Il film parte con l’incontro tra un anziano direttore d’orchestra, Pierre
Morhange, e un suo vecchio compagno di scuola.
Mediante la lettura del diario del loro insegnante di musica Clement
Mathieux, assunto però nella scuola con il ruolo di sorvegliante, si apre
un lungo flashback che porta la storia nel 1948 all’interno di un Istituto di correzione per ragazzi in
difficoltà situato a Fond de l’Etang.
Tutta la pellicola ripercorre le tappe che portano questo insegnante a conquistarsi la fiducia e la
stima dei suoi allievi. Mathieux infatti non approva i metodi durissimi adottati dal direttore Rachin
per riportare la disciplina (metodo dell’azione-reazione) e sfruttando le doti canore di alcuni suoi
allievi formerà un coro che sarà poi il mezzo per arrivare a loro causando un cambiamento in
positivo della loro esistenza.
Il film tratta argomenti un po’ scontati ma nel suo insieme risulta ben costruito non cadendo mai
nella banalità o nello sdolcinato.
E’ ambientato in una regione della Francia centrale ma potrebbe svolgersi ovunque.
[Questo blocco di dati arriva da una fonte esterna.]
Source: an optimization exercise on an open RTL-to-GDS flow (aim: small area and a short achievable clock period). Production flows keep margins and buffers that such runs may drop.
In this exercise RTL edits were held to simulation tests only and were not proved equivalent to the original.
Power and IR drop assume default switching activity.

<file path="design/flow/config.mk">
export PLATFORM = sky130hd
export DESIGN_NAME = output_buffer_bank
export DESIGN_NICKNAME = output_buffer_bank
export VERILOG_FILES = /design/flow/design.v
export SDC_FILE = /design/flow/constraint.sdc
export NUM_CORES = 4
export LEC_CHECK = 0
export CAP_MARGIN = 20
export CORE_MARGIN = 2
export CORE_UTILIZATION = 60
export SLEW_MARGIN = 20
export BUFFER_PORTS_ARGS = -buffer_cell sky130_fd_sc_hd__buf_1
export CTS_ARGS = -sink_clustering_enable -repair_clock_nets -dont_use_dummy_load -buf_list {sky130_fd_sc_hd__clkbuf_8} -sink_clustering_size 16 -sink_clustering_max_diameter 40
export SETUP_SLACK_MARGIN = 6.8
</file>
<file path="design/flow/standard.sh">
#!/bin/bash
# synth_recipe.tcl (not shown) runs the flow's synth.tcl, then flattens the netlist and writes it again
# the make line also repeats each setting of config.mk as NAME=value (left out here)
make -C /OpenROAD-flow-scripts/flow DESIGN_CONFIG=/design/flow/config.mk WORK_HOME=/design/flow/orfs CLKGATE_MAP_FILE= SYNTH_SCRIPT=/design/flow/synth_recipe.tcl "${@:-finish}"
</file>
Il nome della
località dove sorge l’istituto è di per sé molto evocativa: Fond de l’Etang cioè Fondo dello stagno.
Questo nome ci rimanda subito l’immagine di un qualcosa di paludoso, melmoso da cui è difficile
uscire e che in fondo non è altro che il percorso di un ragazzino difficile impantanato in qualcosa
(la scuola in questo caso) che anziché aiutarlo rischia di trascinarlo sempre più a fondo.
I ragazzi del film non hanno un futuro e sarà solo l’entrata in scena di questo nuovo insegnante a
capovolgere la situazione. Semplicemente Clement Mathieux trova il modo di arrivare a loro e li
educa.
La domanda quindi che ci viene spontanea è: che cosa significa educare? Etimologicamente la
parola deriva dal latino “ex ducere” e cioè portare fuori. Non significa quindi mettere dentro idee,
dati ma portare fuori qualcosa che già c’è. E’ come se ogni bambino portasse in sé un seme che
possiede tutte quelle caratteristiche che lo renderanno, da adulto, un essere unico, diverso dagli
altri. Compito dell’educatore è quello di far crescere e sviluppare questo seme proprio nella sua
particolarità ed unicità creando le condizioni giuste per far si che questo accada.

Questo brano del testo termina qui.